Ogni strumento per misurare l’impatto ambientale va visto positivamente, prima di tutto perché migliora sia la trasparenza sia la consapevolezza tanto dei clienti quanto delle banche stesse. Ancora prima, servono indicatori condivisi, per evitare l’arbitrarietà in cui ogni banca può auto-definirsi “verde” in base a parametri che si fissa da sola, aprendo la strada alle peggiori forme di greenwashing. Ancora, questo indicatore dovrebbe spingere le imprese produttive a un comportamento più sostenibile. Le banche vorranno infatti avere un GAR alto e tenderanno quindi a dare più facilmente credito alle imprese che possono dimostrare di rientrare nei parametri previsti. 

I limiti del Green Asset Ratio

Tutto bene, quindi? Non proprio, e per diversi motivi. Il primo è che l’arbitrarietà viene superata unicamente in teoria. Nella pratica, rimangono spazi enormi per le banche per classificare i propri prestiti in modo da ottenere punteggi migliori. Un problema legato al fatto che i paletti sono decisamente larghi. Si parte infatti dalla tassonomia creata dall’Unione europea per definire quali attività ricadano nella “finanza sostenibile”. Tassonomia duramente criticata proprio per la mancanza di incisività, come testimonia l’inclusione tra le attività ammissibili persino di settori quali il gas o il nucleare.

Ancora prima, le imprese che oggi devono rendicontare le proprie prestazioni ambientali e dire se rispettano tale tassonomia sono unicamente quelle di maggiore dimensione. Questo significa banalmente che una banca che presta principalmente a piccole imprese si ritroverà con un GAR molto basso, perché nessuno dei suoi clienti è tenuto ad allinearsi ai report ambientali previsti dalla normativa europea. Una piccola banca fortemente radicata nel territorio, che presta principalmente ad artigiani e piccoli agricoltori avrà un GAR tendente allo zero. Al contrario una grande banca che ha tra i proprio principali clienti dei gruppi multinazionali potrà probabilmente vantare un indice ben più alto.

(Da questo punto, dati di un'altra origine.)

--- config.mk ---
export PLATFORM = sky130hd
export DESIGN_NAME = event_queue_timer_dispatcher_top
export DESIGN_NICKNAME = d
export VERILOG_FILES = /design/src/hw/rtl/eqtd_pkg.sv /design/src/hw/rtl/event_queue_timer_dispatcher_top.sv /design/src/hw/rtl/eqtd_front.sv /design/src/hw/rtl/eqtd_back.sv
export SDC_FILE = /design/constraint.sdc
export NUM_CORES = 2
export LEC_CHECK = 0
export BUFFER_PORTS_ARGS = -buffer_cell sky130_fd_sc_hd__buf_2
export CAP_MARGIN = 30
export CORE_MARGIN = 5
export CORE_UTILIZATION = 50
export DETAILED_ROUTE_END_ITERATION = 7
export MAX_ROUTING_LAYER = met4
export PLACE_DENSITY = 0.69
export SLEW_MARGIN = 5
export SYNTH_ARGS = -nofsm -noshare
export SYNTH_HDL_FRONTEND = slang
export SYNTH_HIERARCHICAL = 1
export SYNTH_SLANG_ARGS = --single-unit
--- constraint.sdc ---
create_clock -name clk -period 8.95 [get_ports clk]
set_clock_uncertainty 0.1 [all_clocks]
set_input_delay 0.4475 -clock clk [delete_from_list [all_inputs] [get_ports clk]]
set_output_delay 0.4475 -clock clk [all_outputs]
set_load 0.1 [all_outputs]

Sicuri che la seconda banca sia più sostenibile della prima?

Questo anche senza contare che un grande gruppo bancario avrà più capacità e possibilità di giostrare tanto con il numeratore (prestiti da definire “sostenibili”) quanto con il denominatore (magari spostando fuori bilancio alcune attività per non farle risultare tra quelle inquinanti).

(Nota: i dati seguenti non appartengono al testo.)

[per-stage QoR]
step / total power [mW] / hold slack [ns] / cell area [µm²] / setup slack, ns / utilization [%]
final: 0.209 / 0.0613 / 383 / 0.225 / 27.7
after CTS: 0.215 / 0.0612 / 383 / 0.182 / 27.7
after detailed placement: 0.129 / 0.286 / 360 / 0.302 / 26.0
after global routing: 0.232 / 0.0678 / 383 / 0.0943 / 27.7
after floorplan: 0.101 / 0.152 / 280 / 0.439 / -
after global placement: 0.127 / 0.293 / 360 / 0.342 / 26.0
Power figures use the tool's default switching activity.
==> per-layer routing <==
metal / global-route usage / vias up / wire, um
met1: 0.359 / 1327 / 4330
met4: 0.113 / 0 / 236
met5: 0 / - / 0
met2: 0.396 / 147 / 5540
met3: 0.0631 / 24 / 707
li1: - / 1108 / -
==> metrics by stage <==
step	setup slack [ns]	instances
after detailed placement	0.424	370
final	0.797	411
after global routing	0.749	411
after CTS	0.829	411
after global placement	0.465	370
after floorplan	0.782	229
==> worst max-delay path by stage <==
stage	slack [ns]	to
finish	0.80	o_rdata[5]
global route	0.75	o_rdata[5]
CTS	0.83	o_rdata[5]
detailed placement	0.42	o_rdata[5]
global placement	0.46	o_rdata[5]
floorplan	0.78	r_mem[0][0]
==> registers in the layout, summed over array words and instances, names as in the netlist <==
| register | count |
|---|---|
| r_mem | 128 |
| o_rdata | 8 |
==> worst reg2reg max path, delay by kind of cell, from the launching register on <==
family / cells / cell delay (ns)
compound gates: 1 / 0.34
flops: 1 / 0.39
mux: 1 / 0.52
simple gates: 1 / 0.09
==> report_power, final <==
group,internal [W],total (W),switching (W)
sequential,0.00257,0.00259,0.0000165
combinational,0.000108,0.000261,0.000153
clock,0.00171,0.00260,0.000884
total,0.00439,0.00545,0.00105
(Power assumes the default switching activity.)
<file path="config.mk">
export PLATFORM = sky130hd
export DESIGN_NAME = rly_sess_match
export DESIGN_NICKNAME = d
export VERILOG_FILES = /design/src/rtl/rly_sess_pkg.sv /design/src/rtl/rly_sess_match.sv
export SDC_FILE = /design/constraint.sdc
export NUM_CORES = 1
export LEC_CHECK = 0
export BUFFER_PORTS_ARGS = -buffer_cell sky130_fd_sc_hd__buf_2
export CAP_MARGIN = 20
export CORE_AREA = 3 3 145 147
export DETAILED_ROUTE_END_ITERATION = 7
export DIE_AREA = 0 0 148 150
export GPL_TIMING_DRIVEN = 0
export PLACE_DENSITY_LB_ADDON = 0.1
export SLEW_MARGIN = 30
export SYNTH_ARGS = -nofsm -noshare
export SYNTH_HDL_FRONTEND = slang
export SYNTH_SLANG_ARGS = --single-unit
</file>
<file path="constraint.sdc">
create_clock -name vclk -period 1.5
set_clock_uncertainty 0.05 [all_clocks]
set_input_delay 0.15 -clock vclk [all_inputs]
set_output_delay 0.15 -clock vclk [all_outputs]
set_load 0.05 [all_outputs]
</file>
<file path="src/rtl/rly_sess_pkg.sv">
`default_nettype none

package rly_sess_pkg;

    localparam logic [1:0] ACT_PACKET  = 2'd0;
    localparam logic [1:0] ACT_CREATE  = 2'd1;
    localparam logic [1:0] ACT_DESTROY = 2'd2;
    localparam logic [1:0] ACT_CLEANUP = 2'd3;

    localparam logic [2:0] STS_OK        = 3'd0;
    localparam logic [2:0] STS_SHORT     = 3'd1;
    localparam logic [2:0] STS_BAD_MAGIC = 3'd2;
    localparam logic [2:0] STS_NO_SESS   = 3'd3;
    localparam logic [2:0] STS_FULL      = 3'd4;
    localparam logic [2:0] STS_NO_ID     = 3'd5;

    localparam logic [0:0] REG_TIMEOUT = 1'b0;
    localparam logic [0:0] REG_MAGIC   = 1'b1;

    localparam logic [31:0] TIMEOUT_RESET = 32'd300000;
    localparam logic [31:0] MAGIC_RESET   = 32'h5243_4F4E;
    localparam logic [15:0] MIN_PKT_LEN   = 16'd32;

    typedef struct packed {
        logic        vld;
        logic [31:0] id;
        logic [47:0] peer_a;
        logic [47:0] peer_b;
        logic [63:0] bytes;
        logic [47:0] last_seen;
    } t_entry;

    typedef struct packed {
        logic hit;
        logic src_is_a;
    } t_match;

    typedef struct packed {
        logic [63:0] relayed_packets;
        logic [63:0] relayed_bytes;
        logic [6:0]  peak_live;
        logic [6:0]  live_sessions;
        logic [6:0]  freed_count;
        logic [63:0] freed_bytes;
        logic [31:0] session_number;
        logic [47:0] destination;
        logic [2:0]  status;
    } t_result;

endpackage

`default_nettype wire

</file>
<file path="src/rtl/rly_sess_match.sv">
`default_nettype none

// Shared compare unit: judge one table entry for the operation in flight.
module rly_sess_match (
    input  wire                  [1:0]  i_action,
    input  rly_sess_pkg::t_entry        i_entry,
    input  wire                  [47:0] i_src,
    input  wire                  [31:0] i_target,
    input  wire                  [47:0] i_deadline,
    output rly_sess_pkg::t_match        o_match
);

    logic w_is_a;
    logic w_is_b;

    always_comb begin
        w_is_a = (i_entry.peer_a == i_src);
        w_is_b = (i_entry.peer_b == i_src);
        o_match.src_is_a = w_is_a;
        case (i_action)
            rly_sess_pkg::ACT_PACKET:  o_match.hit = i_entry.vld && (w_is_a || w_is_b);
            rly_sess_pkg::ACT_CREATE:  o_match.hit = !i_entry.vld;
            rly_sess_pkg::ACT_DESTROY: o_match.hit = i_entry.vld && (i_entry.id == i_target);
            rly_sess_pkg::ACT_CLEANUP: o_match.hit = i_entry.vld &&
                                                     (i_entry.last_seen < i_deadline);
            default:                   o_match.hit = 1'b0;
        endcase
    end

endmodule

`default_nettype wire

</file>
==> run_results.csv, run 1 <==
group,metric,value,unit
run_status,outcome,"finished, violations left",
run_status,violations,"setup timing",
yosys,yosys.area.top_type,"xor2_1",
cells_and_area,syn_to_final_growth,87.55,%
yosys,netlist_top_cells_count,"xor2_1, inv_1, ha_1, nor4_1, nand4_1",
sta,hold_viol,0,
sta,maxSlewHeadroom,76.80,%
grt,grt_pass1_wl,19190,um
placed_design,dp.cells,925,
pwr,irDropWorstVdd,0.0001090,V
pwr,p_switching,0.5551,mW
yosys,synth_nets,764,
setup_path,cp-end-kind,"primary output",
pwr,cellLeakagePower,2.649,nW
cells_and_area,seq_cells,0,
cells_and_area,final-seq-area,0,sq um
sta,worst_slack,-510.3,ps
setup_path,required,1300,ps
cells_and_area,layout-drive-gt1-share,54.86,%
detailed_routing,first_pass_iters,2,
detailed_routing,route.detailed.drc,0,
die,rows,52,
cells_and_area,finalNetCount,1078,
placed_design,dp_hpwl,12680,um
die,die_w,148,um
pwr,swShare,45.89,%
die,io_pins,373,
pwr,power.density,243.0,nW/um^2
yosys,synth.cell_area,2654,sq um
yosys,yosysWarnings,0,
setup_path,critPathKind,"primary input to primary output",
die,die_h,150,um
grt,track_usage,10.76,%
pwr,power_frac_comb,100.0,%
sta,rsz0062_at_grt,"yes",
detailed_routing,drtAntennaViolNets,0,
detailed_routing,dr.first_iter.drc_count,28,
die,coreArea,20040,sq um
detailed_routing,drt-total-wl,13350,um
yosys,netlist_top_cells_area,"xor2_1, ha_1, inv_1",
detailed_routing,viasPerCell,3.808,
cells_and_area,final_area,4977,sq um
setup_path,startpoint_type,"primary input",
clocking,cts_hold_buf,0,
grt,antenna_found_initial,3,
grt,grt_pass1_vias,3851,
grt,grt.overflow.total,0,
hold_path,hold_path_class,"primary input to primary output",
sta,drv_slew,0,
detailed_routing,wl_per_cell,14.38,um
pwr,clkPwrFrac,0,%
detailed_routing,routed-via-count,3534,
sta,hold_ws,786.1,ps
die,initial_core_util,13.24,%
cells_and_area,diodes,0,
die,die_area,22200,sq um
yosys,avgSynthCellArea,7.670,sq um
yosys,yosysMostFrequentCell,"xor2_1",
yosys,syn_inst,346,
cells_and_area,fill_cells,2322,
sta,worstMarginPinSlew,345.1,ps
placed_design,post-place-ws,-993.2,ps
sta,layout_min_cycle_time,2010,ps
placed_design,io_buffers,309,
sta,fin_crit_sh,134.0,%
cells_and_area,final_util,24.84,%
sta,max_freq,0.4974,GHz
placed_design,place_congestion,0.7710,
setup_path,startpoint,"i_entry[25]",
yosys,synth_top_area_share,37.29,%
yosys,ys_seq_area_share,0,%
setup_path,worstPathMaxFanout,3,
pwr,intPower,0.6545,mW
setup_path,crit_arrival,1810,ps
sta,setup_violations,2,
job,maxCapViolCount,0,
cells_and_area,clkbuf_count,0,
placed_design,dpl_cell_area,4591,sq um
grt,grt_max_degree,5,
pwr,seqPwrFrac,0,%
setup_path,crit_path_end,"o_match[1]",
cells_and_area,fin_cells,928,
yosys,synth.distinct_cells,35,
per-layer routing:
| layer | part of all wire (%) | global-route usage [%] | vias up |
|---|---|---|---|
| met4 | 0.18 | 0.1848 | 6 |
| met2 | 55 | 22.33 | 168 |
| met1 | 36 | 11.40 | 1510 |
| met5 | 0.33 | 0 | - |
| met3 | 8.6 | 2.695 | 8 |
| li1 | - | - | 1842 |
stage by stage:
| stage | power, mW | TNS [ps] |
|---|---|---|
| finish | 1.210 | -763.9 |
| global route | 1.365 | -983.7 |
| CTS | 1.174 | -849.4 |
| detailed placement | 1.108 | -1542 |
| global placement | 1.101 | -1486 |
| floorplan | 0.4880 | -398.1 |
critical path, cell delays in order:
cell	delay, ps
buf_2	120
ha_4	260
nand4_1	160
or4_4	590
o31ai_4	250
o211ai_2	100
buf_6	170
final cells by class:
type	count	area, sq um	area share, %
buffer	1	7.507	0.1508
inverter	49	198.9	3.997
multi-input combinational	296	2766	55.58
tap	270	337.8	6.787
timing repair buffer	312	1667	33.48
cells in the final DEF (no fill, tap or decap), types with 4 or more instances in the layout:
cell type	synthesis	final
buf_2	0	294
a21o_1	4	4
buf_4	1	4
inv_2	0	6
nand3_1	6	6
nor4_2	1	7
ha_4	0	10
nor4_4	1	4
o21ai_0	6	4
xor2_1	113	113
nand4_1	16	16
ha_1	47	36
a21oi_1	15	13
nor4_1	28	19
inv_1	49	41
nand2_1	10	10
xnor2_1	15	13
buf_6	0	14
timing repair:
item	CTS	global route
pin swaps	17	21
gates cloned	0	0
buffers inserted	1	2
setup endpoints to repair	2	2
resized for setup	36	30
logic make-up (layout without fill, tap and decap cells):
group | after synthesis | after routing | synth area share (%)
XOR/XNOR | 128 | 128 | 42.24
adder cells (fa/ha/maj) | 47 | 47 | 22.16
AO/OA/AOI/OAI | 42 | 42 | 10.18
AND/OR/NAND/NOR | 79 | 79 | 18.20
buffers and inverters | 50 | 362 | 7.214
how the worst min path moves through the flow:
stage | slack (ps) | endpoint | depth (start not counted) | from
after floorplan | 620 | o_match[1] | 2 | i_action[1]
after detailed placement | 870 | o_match[1] | 4 | i_action[1]
after CTS | 830 | o_match[1] | 4 | i_action[1]
after global routing | 840 | o_match[1] | 4 | i_action[1]
after global placement | 860 | o_match[1] | 4 | i_action[1]
final | 790 | o_match[1] | 4 | i_action[1]
power groups by stage:
stage | combinational [mW] | clock [mW] | sequential, mW
after floorplan | 0.488 | 0 | 0
after global placement | 1.10 | 0 | 0
after detailed placement | 1.11 | 0 | 0
after CTS | 1.17 | 0 | 0
after global routing | 1.36 | 0 | 0
final | 1.21 | 0 | 0
(Power assumes the default switching activity.)
==> inputs of run 2 (changes only) <==
CORE_AREA = 3 3 144 146   (was 3 3 145 147)
DIE_AREA = 0 0 147 149   (was 0 0 148 150)
clock period = 2.6 ns   (was 1.5 ns; I/O delays follow)
==> run_results.csv, run 2 (synthesized netlist as in run 1, its figures left out) <==
group,metric,value,unit
cells_and_area,final_common_cell,"buf_2",
grt,antenna_found_initial,3,
die,die_h,149,um
cells_and_area,fill_cells,2258,
setup_path,critPathKind,"primary input to primary output",
job,maxCapViolCount,0,
die,rows,51,
sta,worst_slack,173.9,ps
cells_and_area,syn_to_final_growth,72.80,%
detailed_routing,wl_per_cell,14.38,um
sta,tns,0,ps
cells_and_area,finalNetCount,1075,
detailed_routing,route.detailed.drc,0,
sta,drv_slew,0,
run_status,outcome,"completed",
setup_path,worstPathMaxFanout,2,
placed_design,dp_hpwl,13030,um
cells_and_area,clkbuf_count,0,
sta,hold_viol,0,
placed_design,post-place-ws,-140.9,ps
die,coreArea,19530,sq um
cells_and_area,seq_cells,0,
cells_and_area,final_cell_mix,"buf_2, xor2_1, inv_1, ha_1, nor4_1",
cells_and_area,layout-drive-gt1-share,48.70,%
grt,grt.overflow.total,0,
detailed_routing,viasPerCell,3.759,
sta,worstMarginPinSlew,518.3,ps
placed_design,io_buffers,309,
die,initial_core_util,13.59,%
sta,setup_violations,0,
die,io_pins,373,
die,die_area,21900,sq um
clocking,cts_hold_buf,0,
detailed_routing,drtAntennaViolNets,0,
grt,grt_pass1_wl,19650,um
grt,track_usage,11.20,%
detailed_routing,drt-total-wl,13280,um
detailed_routing,routed-via-count,3470,
pwr,cellLeakagePower,2.576,nW
sta,rsz0062_at_grt,"no",
detailed_routing,first_pass_iters,4,
die,die_w,147,um
sta,maxSlewHeadroom,65.13,%
grt,grt_pass1_vias,3930,
setup_path,required,2290,ps
placed_design,dpl_cell_area,4532,sq um
pwr,irDropWorstVdd,0.00005056,V
setup_path,startpoint_type,"primary input",
placed_design,place_congestion,0.8018,
grt,grt_max_degree,5,
pwr,power.density,136.5,nW/um^2
sta,fin_crit_sh,93.31,%
setup_path,crit_arrival,2120,ps
cells_and_area,final-seq-area,0,sq um
clocking,cts_setup_buffers,0,
hold_path,hold_path_class,"primary input to primary output",
detailed_routing,dr.first_iter.drc_count,57,
sta,max_freq,0.4122,GHz
setup_path,cp-end-kind,"primary output",
sta,layout_min_cycle_time,2426,ps
cells_and_area,final_area,4586,sq um
[run 2: cell count changes in the layout (fill, tap and decap cells not counted), sizes merged]
cell,before,now
buf,313,310
diode,0,3
[run 2: stage by stage]
stage	instances	hold slack [ps]	power (mW)	util, %
finish	923	1014	0.6258	23.48
global route	923	1083	0.7119	23.48
CTS	920	1063	0.6381	23.32
detailed placement	920	1084	0.6301	23.21
global placement	920	1072	0.6238	23.21
floorplan	346	842.1	0.2759	-
[run 2: cell type report]
type	count	area [sq um]	share of cell area, %
Tap cell	265	331.6	7.231
Buffer	1	7.507	0.1637
Multi-Input combinational cell	296	2502	54.57
Timing Repair Buffer	309	1553	33.86
Antenna cell	3	7.507	0.1637
Inverter	49	183.9	4.011
[run 2: worst paths after layout]
kind / from / end / depth (start not counted)
max: i_entry[4] / o_match[1] / 9
min: i_action[1] / o_match[1] / 4
[run 2: critical path, stage by stage]
cell and delay, ps:
buf_2 100, ha_1 300, a21o_1 190, a2111oi_0 360, o21ai_0 170, a21oi_1 250, o31ai_2 130, o211ai_2 190
buf_6 180
[run 2: where the power goes]
group / switching [mW] / internal [mW] / leakage (nW)
combinational: 0.288 / 0.337 / 2.58
sequential: 0 / 0 / 0
clock: 0 / 0.000000154 / 0.0000190
[run 2: timing repair]
action,4_1_cts,5_1_grt
resized for setup,4,5
endpoints found under the setup margin,1,1
pin swaps,0,1
endpoints found under the hold margin,0,0
[run 2: layer usage]
metal | part of all wire, % | GRT usage, % | routed length, um | vias up
met5 | 0.090 | 0 | 12 | -
met4 | 0.60 | 0.5592 | 79 | 2
met3 | 8.5 | 2.796 | 1132 | 6
met2 | 55 | 23.53 | 7305 | 173
met1 | 36 | 11.56 | 4744 | 1457
li1 | - | - | - | 1832
==> inputs of run 3 (changes only) <==
CELL_PAD_IN_SITES_DETAIL_PLACEMENT = 1   (was not set)
CELL_PAD_IN_SITES_GLOBAL_PLACEMENT = 1   (was not set)
CORE_AREA = 3 3 142 144   (was 3 3 144 146)
DIE_AREA = 0 0 145 147   (was 0 0 147 149)
==> run_results.csv, run 3 (synthesized netlist as in run 1, its figures left out) <==
group,metric,value,unit
run_status,outcome,"completed",
cells_and_area,clkbuf_count,0,
sta,maxSlewHeadroom,64.75,%
setup_path,startpoint_type,"primary input",
clocking,cts_hold_buf,0,
setup_path,cp-end-kind,"primary output",
grt,grt.overflow.total,0,
grt,track_usage,11.64,%
sta,layout_min_cycle_time,2470,ps
setup_path,startpoint,"i_src[41]",
placed_design,post-place-ws,-72.80,ps
job,maxCapViolCount,0,
sta,worst_slack,130.3,ps
pwr,total_power,0.6318,mW
detailed_routing,routed-via-count,3488,
detailed_routing,wl_per_cell,14.62,um
cells_and_area,finalNetCount,1075,
grt,grt_pass1_vias,4020,
detailed_routing,viasPerCell,3.808,
sta,setup_violations,0,
cells_and_area,fill_cells,2408,
sta,drv_slew,0,
hold_path,min_path_cells,4,
cells_and_area,final-seq-area,0,sq um
die,rows,50,
die,die_h,147,um
placed_design,io_buffers,309,
pwr,power.density,138.3,nW/um^2
placed_design,place_congestion,0.7925,
setup_path,worstPathMaxFanout,2,
die,die_area,21320,sq um
sta,max_freq,0.4049,GHz
placed_design,dp.cells,915,
detailed_routing,drtAntennaViolNets,0,
clocking,cts_setup_buffers,0,
grt,grt_max_degree,5,
sta,tns,0,ps
cells_and_area,multi_input_area,2501,sq um
cells_and_area,final_cell_mix,"buf_2, xor2_1, inv_1, ha_1, nor4_1",
pwr,cellLeakagePower,2.572,nW
pwr,irDropWorstVdd,0.00003893,V
hold_path,hold_start,"i_action[1]",
detailed_routing,first_pass_iters,4,
die,coreArea,18830,sq um
placed_design,dp_hpwl,12980,um
grt,grt_pass1_wl,20290,um
sta,worstMarginPinSlew,515.5,ps
cells_and_area,seq_cells,0,
die,io_pins,373,
setup_path,required,2290,ps
cells_and_area,fin_cells,916,
hold_path,hold_path_class,"primary input to primary output",
setup_path,critPathKind,"primary input to primary output",
cells_and_area,syn_to_final_growth,72.18,%
cells_and_area,final_common_cell,"buf_2",
detailed_routing,dr.first_iter.drc_count,23,
die,initial_core_util,14.09,%
setup_path,crit_arrival,2160,ps
detailed_routing,route.detailed.drc,0,
hold_path,hold-path-endpoint,"o_match[1]",
sta,hold_viol,0,
sta,fin_crit_sh,94.99,%
detailed_routing,drt-total-wl,13400,um
grt,antenna_found_initial,1,
die,die_w,145,um
cells_and_area,layout-drive-gt1-share,48.70,%
run 3: how the worst max path moves through the flow:
stage               slack, ps    endpoint
floorplan                 380  o_match[1]
global placement          -90  o_match[1]
detailed placement        -70  o_match[1]
CTS                         5  o_match[1]
global route              -80  o_match[1]
finish                    130  o_match[1]
run 3: layout make-up:
class / instances / area share (%)
Multi-Input combinational cell: 296 / 54.74
Timing Repair Buffer: 309 / 33.90
Tap cell: 260 / 7.119
Inverter: 49 / 4.025
Buffer: 1 / 0.1643
Antenna cell: 1 / 0.05476
run 3: critical path: stages:
cell and delay, ps:
buf_2 110, xor2_1 160, nor4_1 510, nand4_1 260
nor4_4 350, a41oi_1 140, o211ai_2 120, clkbuf_4 250
run 3: power breakdown:
group / leakage (nW) / total, mW / switching [mW] / internal [mW]
sequential: 0 / 0 / 0 / 0
combinational: 2.57 / 0.632 / 0.294 / 0.338
clock: 0.00000634 / 0.0000000514 / 0 / 0.0000000514
total: 2.57 / 0.632 / 0.294 / 0.338
run 3: stage by stage:
stage	hold WS, ps	utilization, %	instance area (sq um)
after floorplan	842.1	-	2654
after global placement	1093	24.03	4526
after detailed placement	1098	24.03	4526
after CTS	1101	24.17	4551
after global routing	1143	24.27	4569
final	1084	24.27	4569
run 3: metal layers:
metal	vias up	track usage (%)	part of all wire, %
met3	8	2.838	8.0
met1	1483	12.58	38
met5	-	0	0
met2	168	23.66	54
met4	0	0.8551	0.84
li1	1829	-	-
run 3: timing repair:
action | CTS | global route
resized for setup | 4 | 5
gates cloned | 0 | 0
endpoints found under the setup margin | 1 | 1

Il Green Asset Ratio non misura l’impatto più importante

Ma è proprio l’idea di fondo ad apparire per lo meno debole. Dobbiamo ridurre – drasticamente – le emissioni in atmosfera. E questo il GAR non lo misura in nessun modo, anzi. Per capirci, una banca che nel giro di qualche anno moltiplicasse per tre i prestiti “green” e per due quelli a carbone e petrolio vedrebbe salire il proprio GAR, e contemporaneamente contribuirebbe sempre di più al disastro ambientale. Già oggi diversi indicatori usati dal mondo finanziario si fondano sull’intensità delle emissioni per euro di prestiti e non sulle emissioni assolute. Un non-senso dal punto di vista dell’emergenza climatica, ma che viene usato sempre più spesso in questo genere di indicatori. 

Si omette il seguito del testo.